Introduction
Exposure of women to trauma in general has increased in recent years due to their
more active lifestyle. Trauma is the main cause of nonobstetric death in females between
14 and 44 years old,[1]
[2] occurring more frequently during the 3rd trimester of pregnancy than at any other stage in life.[3]
[4] Severe trauma in a pregnant woman can be considered a lesion of double magnitude,[5] with significant fetal mortality.[6] Its occurrence varies from 6 to 7% of pregnancies,[1]
[5]
[6]
[7] with hospitalization in 0.3 to 0.4% of cases.[1]
[5]
The effect of trauma on a pregnant woman depends on the gestational age, on the intensity
of maternal-fetal aggression, and on the type and severity of the injury,[5] and it is generally difficult to predict the possibility of fetal loss after trauma.[1]

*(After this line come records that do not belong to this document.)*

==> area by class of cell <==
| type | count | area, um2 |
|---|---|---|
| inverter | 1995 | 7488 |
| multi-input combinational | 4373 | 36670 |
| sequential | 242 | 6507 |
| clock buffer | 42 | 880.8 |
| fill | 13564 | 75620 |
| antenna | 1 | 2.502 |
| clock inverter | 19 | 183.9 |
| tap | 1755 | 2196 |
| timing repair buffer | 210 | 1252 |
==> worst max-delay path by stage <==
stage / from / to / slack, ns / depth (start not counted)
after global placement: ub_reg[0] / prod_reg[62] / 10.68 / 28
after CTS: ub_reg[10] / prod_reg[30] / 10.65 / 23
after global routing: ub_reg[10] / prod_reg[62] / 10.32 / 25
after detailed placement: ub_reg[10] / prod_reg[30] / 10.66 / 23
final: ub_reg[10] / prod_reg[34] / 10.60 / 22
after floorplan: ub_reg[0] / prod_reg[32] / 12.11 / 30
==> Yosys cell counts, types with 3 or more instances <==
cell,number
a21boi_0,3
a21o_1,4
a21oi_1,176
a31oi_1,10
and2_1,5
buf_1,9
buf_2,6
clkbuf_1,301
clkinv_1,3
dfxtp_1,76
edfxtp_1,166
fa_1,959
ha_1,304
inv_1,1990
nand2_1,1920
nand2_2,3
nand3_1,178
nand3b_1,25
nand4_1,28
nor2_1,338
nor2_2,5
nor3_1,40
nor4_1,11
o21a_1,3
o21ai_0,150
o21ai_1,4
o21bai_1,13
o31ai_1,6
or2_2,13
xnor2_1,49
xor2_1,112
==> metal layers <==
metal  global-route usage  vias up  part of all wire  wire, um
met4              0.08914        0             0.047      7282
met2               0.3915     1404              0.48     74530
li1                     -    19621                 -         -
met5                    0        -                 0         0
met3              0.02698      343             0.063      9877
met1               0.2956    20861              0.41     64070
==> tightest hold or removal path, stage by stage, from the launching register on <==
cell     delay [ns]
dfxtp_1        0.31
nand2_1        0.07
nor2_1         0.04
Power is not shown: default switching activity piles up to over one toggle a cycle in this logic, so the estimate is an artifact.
## src/rtl/ptqm_pkg.sv

```systemverilog
// Package for the priority task queue manager: status codes, operations and beat types.
// No dependencies.
`timescale 1ns / 1ps
package ptqm_pkg;
  localparam logic [2:0] ST_OK        = 3'd0;
  localparam logic [2:0] ST_BAD_LEVEL = 3'd1;
  localparam logic [2:0] ST_BAD_ARGS  = 3'd2;
  localparam logic [2:0] ST_FULL      = 3'd3;
  localparam logic [2:0] ST_EMPTY     = 3'd4;
  localparam logic OP_ENQ = 1'b0;
  localparam logic OP_DEQ = 1'b1;

  typedef struct packed {
    logic        op;
    logic [2:0]  status;
    logic [1:0]  kind;
    logic [3:0]  level;
    logic [31:0] handler;
    logic [3:0]  arg_count;
    logic [63:0] deadline;
    logic [3:0]  compare_level;
  } cmd_t;
endpackage

```

## src/rtl/ptqm_front.sv

```systemverilog
// Front part: accept command beats, check operands, push to the command queue.
// Depends on ptqm_pkg.
`timescale 1ns / 1ps
module ptqm_front #(
  parameter int PRIORITY_LEVELS = 4,
  parameter int MAX_ARG_COUNT = 8
) (
  input  logic             clk,
  input  logic             rst,
  input  logic             start,
  input  logic             busy,
  input  logic             op,
  input  logic [1:0]       task_kind,
  input  logic [3:0]       level,
  input  logic [31:0]      handler_handle,
  input  logic [3:0]       arg_count,
  input  logic [63:0]      deadline,
  input  logic [3:0]       compare_level,
  output logic             push,
  output ptqm_pkg::cmd_t   cmd
);
  ptqm_pkg::cmd_t c;
  always_comb begin
    c.op = op;
    c.kind = task_kind;
    c.level = level;
    c.handler = handler_handle;
    c.arg_count = arg_count;
    c.deadline = deadline;
    c.compare_level = compare_level;
    c.status = ptqm_pkg::ST_OK;
    if (op == ptqm_pkg::OP_ENQ) begin
      if (32'(level) >= PRIORITY_LEVELS) c.status = ptqm_pkg::ST_BAD_LEVEL;
      else if (32'(arg_count) > MAX_ARG_COUNT) c.status = ptqm_pkg::ST_BAD_ARGS;
    end
  end
  always_ff @(posedge clk) begin
    if (rst) begin
      push <= 1'b0;
    end else begin
      push <= start && !busy;
    end
    cmd <= c;
  end
endmodule

```

## src/rtl/ptqm_fifo.sv

```systemverilog
// Two-entry command queue between front and back parts.
// Depends on ptqm_pkg.
`timescale 1ns / 1ps
module ptqm_fifo (
  input  logic           clk,
  input  logic           rst,
  input  logic           push,
  input  ptqm_pkg::cmd_t wdata,
  input  logic           pop,
  output logic           not_empty,
  output ptqm_pkg::cmd_t rdata,
  output logic [1:0]     count
);
  ptqm_pkg::cmd_t mem [2];
  logic wp, rp;
  always_ff @(posedge clk) begin
    if (rst) begin
      wp <= 1'b0;
      rp <= 1'b0;
      count <= 2'd0;
    end else begin
      if (push) wp <= !wp;
      if (pop) rp <= !rp;
      count <= count + {1'b0, push} - {1'b0, pop};
    end
    if (push) mem[wp] <= wdata;
  end
  assign rdata = mem[rp];
  assign not_empty = count != 2'd0;
endmodule

```

## src/rtl/ptqm_back.sv

```systemverilog
// Back part: carry out enqueue and dequeue on the linked lists, taking a command in S_IDLE and applying it in S_EXEC.
// Depends on ptqm_pkg.
`timescale 1ns / 1ps
module ptqm_back #(
  parameter int POOL_SLOTS = 16,
  parameter int PRIORITY_LEVELS = 4
) (
  input  logic           clk,
  input  logic           rst,
  input  logic           avail,
  input  ptqm_pkg::cmd_t cmd,
  output logic           pop,
  output logic           done,
  output logic [2:0]     status,
  output logic [1:0]     out_kind,
  output logic [3:0]     out_level,
  output logic [31:0]    out_handler,
  output logic [3:0]     out_arg_count,
  output logic [63:0]    out_deadline,
  output logic           pending_any,
  output logic           higher_waiting
);
  localparam int SW = $clog2(POOL_SLOTS + 1);
  localparam int LW = $clog2(PRIORITY_LEVELS);
  localparam logic [SW-1:0] NIL = SW'(POOL_SLOTS);

  typedef enum logic {S_IDLE, S_EXEC} state_t;
  state_t state;

  logic [41:0]   slot_info [POOL_SLOTS];
  logic [63:0]   slot_deadline [POOL_SLOTS];
  logic [SW-1:0] slot_link [POOL_SLOTS];
  logic [POOL_SLOTS-1:0] link_init;
  logic [SW-1:0] free_head;
  logic [SW-1:0] qhead [PRIORITY_LEVELS];
  logic [SW-1:0] qtail [PRIORITY_LEVELS];
  logic [PRIORITY_LEVELS-1:0] nonempty, nonempty_next;

  ptqm_pkg::cmd_t c;
  logic [SW-1:0] slot;
  logic [SW-1:0] rd_link;
  logic          found;
  logic [LW-1:0] deq_lvl;
  logic [LW-1:0] enq_lvl;
  logic [LW-1:0] enq_l;

  always_comb begin
    found = 1'b0;
    deq_lvl = '0;
    for (int p = PRIORITY_LEVELS - 1; p >= 0; p--) begin
      if (nonempty[p]) begin
        found = 1'b1;
        deq_lvl = LW'(p);
      end
    end
  end
  assign enq_lvl = cmd.level[LW-1:0];

  function automatic logic hw(logic [PRIORITY_LEVELS-1:0] ne, logic [3:0] cl);
    logic r;
    r = 1'b0;
    for (int p = 0; p < PRIORITY_LEVELS; p++)
      if (ne[p] && 32'(cl) > p) r = 1'b1;
    return r;
  endfunction

  always_comb begin
    rd_link = slot_link[slot[SW-1:0] == NIL ? '0 : slot[$clog2(POOL_SLOTS)-1:0]];
    if (slot != NIL && !link_init[slot[$clog2(POOL_SLOTS)-1:0]])
      rd_link = (32'(slot) + 1 < POOL_SLOTS) ? SW'(32'(slot) + 1) : NIL;
  end

  always_comb begin
    nonempty_next = nonempty;
    if (c.op == ptqm_pkg::OP_DEQ) begin
      if (slot != NIL && (rd_link == NIL || qtail[enq_l] == slot))
        nonempty_next[enq_l] = 1'b0;
    end else if (c.status == ptqm_pkg::ST_OK && slot != NIL) begin
      nonempty_next[enq_l] = 1'b1;
    end
  end

  assign pop = avail && state == S_IDLE;

  always_ff @(posedge clk) begin
    if (rst) begin
      state <= S_IDLE;
      done <= 1'b0;
      free_head <= '0;
      nonempty <= '0;
      link_init <= '0;
    end else begin
      done <= state == S_EXEC;
      case (state)
        S_IDLE: begin
          if (avail) begin
            c <= cmd;
            state <= S_EXEC;
            if (cmd.op == ptqm_pkg::OP_DEQ) slot <= found ? qhead[deq_lvl] : NIL;
            else slot <= free_head;
            enq_l <= cmd.op == ptqm_pkg::OP_DEQ ? deq_lvl : enq_lvl;
          end
        end
        S_EXEC: begin
          state <= S_IDLE;
          if (c.op == ptqm_pkg::OP_DEQ && slot != NIL) begin
            status <= ptqm_pkg::ST_OK;
            {out_kind, out_level, out_arg_count, out_handler} <=
              slot_info[slot[$clog2(POOL_SLOTS)-1:0]];
            out_deadline <= slot_deadline[slot[$clog2(POOL_SLOTS)-1:0]];
            qhead[enq_l] <= rd_link;
            slot_link[slot[$clog2(POOL_SLOTS)-1:0]] <= free_head;
            link_init[slot[$clog2(POOL_SLOTS)-1:0]] <= 1'b1;
            free_head <= slot;
          end else begin
            out_kind <= '0;
            out_level <= '0;
            out_handler <= '0;
            out_arg_count <= '0;
            out_deadline <= '0;
            if (c.op == ptqm_pkg::OP_DEQ) begin
              status <= ptqm_pkg::ST_EMPTY;
            end else if (c.status != ptqm_pkg::ST_OK) begin
              status <= c.status;
            end else if (slot == NIL) begin
              status <= ptqm_pkg::ST_FULL;
            end else begin
              status <= ptqm_pkg::ST_OK;
              free_head <= rd_link;
              slot_info[slot[$clog2(POOL_SLOTS)-1:0]] <=
                {c.kind, c.level, c.arg_count, c.handler};
              slot_deadline[slot[$clog2(POOL_SLOTS)-1:0]] <= c.deadline;
              slot_link[slot[$clog2(POOL_SLOTS)-1:0]] <= NIL;
              link_init[slot[$clog2(POOL_SLOTS)-1:0]] <= 1'b1;
              if (!nonempty[enq_l]) qhead[enq_l] <= slot;
              else slot_link[qtail[enq_l][$clog2(POOL_SLOTS)-1:0]] <= slot;
              qtail[enq_l] <= slot;
            end
          end
          nonempty <= nonempty_next;
          pending_any <= |nonempty_next;
          higher_waiting <= hw(nonempty_next, c.compare_level);
        end
        default: state <= S_IDLE;
      endcase
    end
  end
endmodule

```

## src/rtl/priority_task_queue_manager_top.sv

```systemverilog
// Top level of the priority task queue manager.
// Depends on ptqm_pkg, ptqm_front, ptqm_fifo, ptqm_back.
//
// Usage:
//  - Command channel: raise start with op and operands; the beat is taken at
//    a rising edge where start is high and busy is low.
//  - Result channel: done strobes for one cycle with status, descriptor,
//    pending_any and higher_waiting. The receiver cannot stall it.
//  - Path: a command passes the front register, the queue write, the back-end
//    read state, then the rewrite state, which raises done.
//  - The back part takes a new command only once the link read-modify-write
//    of the current one is through; the command queue holds those behind it.
//  - busy holds while the command queue is near full.
//  - Reset (rst, synchronous) chains all slots onto the free list and empties
//    every level; it takes effect at once, no sweep.
//  - Results come out in command order.
`timescale 1ns / 1ps
module priority_task_queue_manager_top #(
  parameter int POOL_SLOTS = 16,
  parameter int PRIORITY_LEVELS = 4,
  parameter int MAX_ARG_COUNT = 8
) (
  input  logic        clk,
  input  logic        rst,
  input  logic        start,
  output logic        busy,
  input  logic        op,
  input  logic [1:0]  task_kind,
  input  logic [3:0]  level,
  input  logic [31:0] handler_handle,
  input  logic [3:0]  arg_count,
  input  logic [63:0] deadline,
  input  logic [3:0]  compare_level,
  output logic        done,
  output logic [2:0]  status,
  output logic [1:0]  out_kind,
  output logic [3:0]  out_level,
  output logic [31:0] out_handler,
  output logic [3:0]  out_arg_count,
  output logic [63:0] out_deadline,
  output logic        pending_any,
  output logic        higher_waiting
);
  logic push, pop, not_empty;
  logic [1:0] count;
  ptqm_pkg::cmd_t fcmd, qcmd;

  assign busy = (count + {1'b0, push}) >= 2'd2 || (push && count != 2'd0);

  ptqm_front #(.PRIORITY_LEVELS(PRIORITY_LEVELS), .MAX_ARG_COUNT(MAX_ARG_COUNT)) u_front (
    .clk, .rst, .start, .busy, .op, .task_kind, .level, .handler_handle,
    .arg_count, .deadline, .compare_level, .push, .cmd(fcmd));

  ptqm_fifo u_fifo (.clk, .rst, .push, .wdata(fcmd), .pop, .not_empty,
    .rdata(qcmd), .count);

  ptqm_back #(.POOL_SLOTS(POOL_SLOTS), .PRIORITY_LEVELS(PRIORITY_LEVELS)) u_back (
    .clk, .rst, .avail(not_empty), .cmd(qcmd), .pop, .done, .status, .out_kind,
    .out_level, .out_handler, .out_arg_count, .out_deadline, .pending_any,
    .higher_waiting);
endmodule

```
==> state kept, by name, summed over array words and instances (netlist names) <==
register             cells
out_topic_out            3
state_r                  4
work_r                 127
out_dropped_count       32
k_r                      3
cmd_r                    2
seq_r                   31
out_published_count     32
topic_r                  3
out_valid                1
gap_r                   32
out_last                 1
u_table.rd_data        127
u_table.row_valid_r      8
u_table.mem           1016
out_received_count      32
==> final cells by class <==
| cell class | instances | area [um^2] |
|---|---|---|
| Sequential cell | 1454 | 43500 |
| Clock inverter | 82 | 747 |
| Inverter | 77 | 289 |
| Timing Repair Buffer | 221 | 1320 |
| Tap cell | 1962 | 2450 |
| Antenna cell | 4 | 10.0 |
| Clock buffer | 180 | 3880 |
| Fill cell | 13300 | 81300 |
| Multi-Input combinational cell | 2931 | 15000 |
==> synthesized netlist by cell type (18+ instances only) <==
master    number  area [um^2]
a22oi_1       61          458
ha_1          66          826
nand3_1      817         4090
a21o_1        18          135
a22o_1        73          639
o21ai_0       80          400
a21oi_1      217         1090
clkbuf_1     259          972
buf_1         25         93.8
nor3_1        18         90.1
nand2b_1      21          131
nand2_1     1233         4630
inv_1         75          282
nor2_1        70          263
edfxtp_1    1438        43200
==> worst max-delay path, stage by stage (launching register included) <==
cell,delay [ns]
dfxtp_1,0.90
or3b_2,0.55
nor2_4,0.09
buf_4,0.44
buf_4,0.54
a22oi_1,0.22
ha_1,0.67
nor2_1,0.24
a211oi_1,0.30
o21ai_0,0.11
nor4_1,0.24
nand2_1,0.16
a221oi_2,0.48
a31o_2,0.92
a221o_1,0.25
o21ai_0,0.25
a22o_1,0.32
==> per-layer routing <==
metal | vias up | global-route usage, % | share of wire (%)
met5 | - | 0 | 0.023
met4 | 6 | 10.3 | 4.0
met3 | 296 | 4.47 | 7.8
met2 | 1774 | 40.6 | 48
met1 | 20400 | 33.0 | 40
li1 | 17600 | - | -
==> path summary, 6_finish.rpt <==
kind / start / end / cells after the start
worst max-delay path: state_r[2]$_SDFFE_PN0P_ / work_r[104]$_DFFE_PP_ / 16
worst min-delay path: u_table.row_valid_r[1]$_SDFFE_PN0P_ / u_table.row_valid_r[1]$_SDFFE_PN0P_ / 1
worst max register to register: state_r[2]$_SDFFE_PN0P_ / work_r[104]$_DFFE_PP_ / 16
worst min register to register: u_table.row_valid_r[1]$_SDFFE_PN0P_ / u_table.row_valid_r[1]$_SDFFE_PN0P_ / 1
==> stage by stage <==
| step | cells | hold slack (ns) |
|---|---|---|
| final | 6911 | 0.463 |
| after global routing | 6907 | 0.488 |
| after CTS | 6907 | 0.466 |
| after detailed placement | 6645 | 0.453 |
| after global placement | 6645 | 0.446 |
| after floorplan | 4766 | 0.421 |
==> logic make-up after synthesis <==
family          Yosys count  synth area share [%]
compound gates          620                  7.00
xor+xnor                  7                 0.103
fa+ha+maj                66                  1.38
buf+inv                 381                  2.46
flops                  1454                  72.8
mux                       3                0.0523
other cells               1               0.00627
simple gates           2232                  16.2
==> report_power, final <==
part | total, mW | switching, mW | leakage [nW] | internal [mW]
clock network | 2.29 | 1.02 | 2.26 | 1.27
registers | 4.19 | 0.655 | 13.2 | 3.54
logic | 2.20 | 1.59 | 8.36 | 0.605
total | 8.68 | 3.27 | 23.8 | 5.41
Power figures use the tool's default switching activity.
`src/hw/rtl/tbbsq_pkg.sv`:
```
`timescale 1ns / 1ps
// ----------------------------------------------------------------------------
// tbbsq_pkg
// Shared constants, types and codes of the time and byte bounded snapshot
// queue.
// ----------------------------------------------------------------------------
package tbbsq_pkg;

   // Queue geometry.
   localparam int QUEUE_DEPTH = 256;
   localparam int ADDR_W      = (QUEUE_DEPTH > 1) ? $clog2(QUEUE_DEPTH) : 1;
   localparam int COUNT_W     = $clog2(QUEUE_DEPTH + 1);

   // Field widths.
   localparam int OP_W       = 2;
   localparam int STAMP_W    = 63;
   localparam int SIZE_W     = 24;
   localparam int HANDLE_W   = 32;
   localparam int BYTES_W    = 40;
   localparam int LIMIT_W    = 32;
   localparam int WINDOW_W   = 62;
   localparam int OVH_W      = 8;
   localparam int EVICT_W    = 9;
   localparam int OUT_CNT_W  = 9;

   // Stream and register port widths.
   localparam int REQ_DATA_W  = 120;
   localparam int RSP_DATA_W  = 184;
   localparam int CSR_INDEX_W = 3;
   localparam int CSR_DATA_W  = 62;

   // Operation codes.
   localparam logic [OP_W-1:0] OP_PUSH  = 2'd0;
   localparam logic [OP_W-1:0] OP_POP   = 2'd1;
   localparam logic [OP_W-1:0] OP_CLEAR = 2'd2;

   // Register indexes.
   localparam logic [CSR_INDEX_W-1:0] CSR_BYTE_LIMIT_ENABLE = 3'd0;
   localparam logic [CSR_INDEX_W-1:0] CSR_BYTE_LIMIT        = 3'd1;
   localparam logic [CSR_INDEX_W-1:0] CSR_WINDOW_ENABLE     = 3'd2;
   localparam logic [CSR_INDEX_W-1:0] CSR_WINDOW_LENGTH     = 3'd3;
   localparam logic [CSR_INDEX_W-1:0] CSR_ENTRY_OVERHEAD    = 3'd4;

   localparam logic [OVH_W-1:0] OVERHEAD_RESET = 8'd32;

   // One stored message descriptor.
   typedef struct packed {
      logic [HANDLE_W-1:0] handle;
      logic [SIZE_W-1:0]   size;
      logic [STAMP_W-1:0]  stamp;
   } entry_type;

   // Configuration register contents.
   typedef struct packed {
      logic                byte_limit_enable;
      logic [LIMIT_W-1:0]  byte_limit;
      logic                window_enable;
      logic [WINDOW_W-1:0] window_length;
      logic [OVH_W-1:0]    entry_overhead;
   } cfg_type;

   // Commands from the controller to the datapath.
   typedef struct packed {
      logic load_item;
      logic clear_queue;
      logic set_backstep;
      logic pop;
      logic evict;
      logic append;
      logic emit;
   } cmd_type;

   // Status from the datapath to the controller.
   typedef struct packed {
      logic backstep_hit;
      logic oversize;
      logic empty;
      logic evict_needed;
      logic out_free;
   } status_type;

   // Controller states.
   typedef enum logic [2:0] {
      ST_IDLE  = 3'b001,
      ST_EVICT = 3'b010,
      ST_DONE  = 3'b100
   } state_type;

endpackage

```
`src/hw/rtl/tbbsq_ctrl.sv`:
```
`timescale 1ns / 1ps
// ----------------------------------------------------------------------------
// tbbsq_ctrl
// Sequencer of the snapshot queue: takes one transaction, steps the
// datapath through evictions and the append, and hands off the response.
// ----------------------------------------------------------------------------
module tbbsq_ctrl (
   input  logic                        clock,
   input  logic                        reset,
   input  logic                        req_tvalid,
   output logic                        req_tready,
   input  logic [tbbsq_pkg::OP_W-1:0]  req_op,
   input  tbbsq_pkg::status_type       status,
   output tbbsq_pkg::cmd_type          cmd
);
   import tbbsq_pkg::*;

   state_type state_ff;
   state_type state_in;
   logic      accept;

   assign req_tready = (state_ff == ST_IDLE);
   assign accept     = req_tvalid && req_tready;

   // Next state and command decode.
   always_comb begin
      cmd      = '0;
      state_in = state_ff;
      unique case (state_ff)
         ST_IDLE: begin
            if (accept) begin
               cmd.load_item = 1'b1;
               state_in      = ST_DONE;
               unique case (req_op)
                  OP_PUSH: begin
                     cmd.clear_queue  = status.backstep_hit;
                     cmd.set_backstep = status.backstep_hit;
                     if (!status.oversize) begin
                        state_in = ST_EVICT;
                     end
                  end
                  OP_POP: begin
                     cmd.pop = !status.empty;
                  end
                  OP_CLEAR: begin
                     cmd.clear_queue = 1'b1;
                  end
                  default: begin
                  end
               endcase
            end
         end
         ST_EVICT: begin
            // One eviction per cycle, then the append.
            if (status.evict_needed) begin
               cmd.evict = 1'b1;
            end else begin
               cmd.append = 1'b1;
               state_in   = ST_DONE;
            end
         end
         ST_DONE: begin
            if (status.out_free) begin
               cmd.emit = 1'b1;
               state_in = ST_IDLE;
            end
         end
         default: begin
            state_in = ST_IDLE;
         end
      endcase
   end

   // State register.
   always_ff @(posedge clock) begin
      if (reset) begin
         state_ff <= ST_IDLE;
      end else begin
         state_ff <= state_in;
      end
   end

endmodule

```
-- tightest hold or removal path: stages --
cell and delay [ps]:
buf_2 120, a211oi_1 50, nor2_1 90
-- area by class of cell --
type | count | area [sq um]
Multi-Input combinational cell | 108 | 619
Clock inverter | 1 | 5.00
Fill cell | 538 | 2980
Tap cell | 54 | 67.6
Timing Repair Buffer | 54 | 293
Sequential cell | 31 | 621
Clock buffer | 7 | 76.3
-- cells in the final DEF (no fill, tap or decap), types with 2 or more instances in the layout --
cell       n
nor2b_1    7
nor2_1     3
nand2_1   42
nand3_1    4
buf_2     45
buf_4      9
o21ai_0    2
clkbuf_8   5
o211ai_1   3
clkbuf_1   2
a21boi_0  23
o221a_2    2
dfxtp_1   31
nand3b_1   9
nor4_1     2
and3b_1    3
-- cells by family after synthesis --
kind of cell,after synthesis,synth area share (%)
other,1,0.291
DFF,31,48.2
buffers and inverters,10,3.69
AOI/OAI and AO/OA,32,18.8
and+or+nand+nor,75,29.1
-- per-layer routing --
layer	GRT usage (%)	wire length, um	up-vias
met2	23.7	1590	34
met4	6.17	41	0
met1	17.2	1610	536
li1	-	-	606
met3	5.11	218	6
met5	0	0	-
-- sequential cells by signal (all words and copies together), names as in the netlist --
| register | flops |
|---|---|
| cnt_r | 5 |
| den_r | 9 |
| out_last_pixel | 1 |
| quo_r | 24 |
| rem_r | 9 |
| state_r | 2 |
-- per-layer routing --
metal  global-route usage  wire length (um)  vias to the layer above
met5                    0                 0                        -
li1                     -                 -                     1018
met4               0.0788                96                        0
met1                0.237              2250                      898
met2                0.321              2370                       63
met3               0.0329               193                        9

[8] The extent of maternal injury does not correlate with the degree of fetal injury,[3]
[9] and it known that even small traumas can cause fetal death and premature labor.[3]
Nine out of 10 traumatic injuries during pregnancy are classified as minor trauma,
that is, one that does not involve the abdomen, rapid decompression, deceleration
or shear forces, and that the patient does not report pain, vaginal bleeding, fluid
loss or decreased fetal movement; however, between 60 and 70% of the fetal losses
associated with trauma are due to mild trauma.[10]
[11] Although the risk of fetal death can be as high in an apparently trivial trauma
as in a severe accident,[12]
[13] most pregnancies continue with a relatively small intervention and are not followed-up.[14] The currently dominant attitude is to consider that the relative risk of having
a child with cerebral palsy after exposure to trauma is not significant,[3] and that the result of pregnancy is normal when no early warning symptoms are recorded.[15]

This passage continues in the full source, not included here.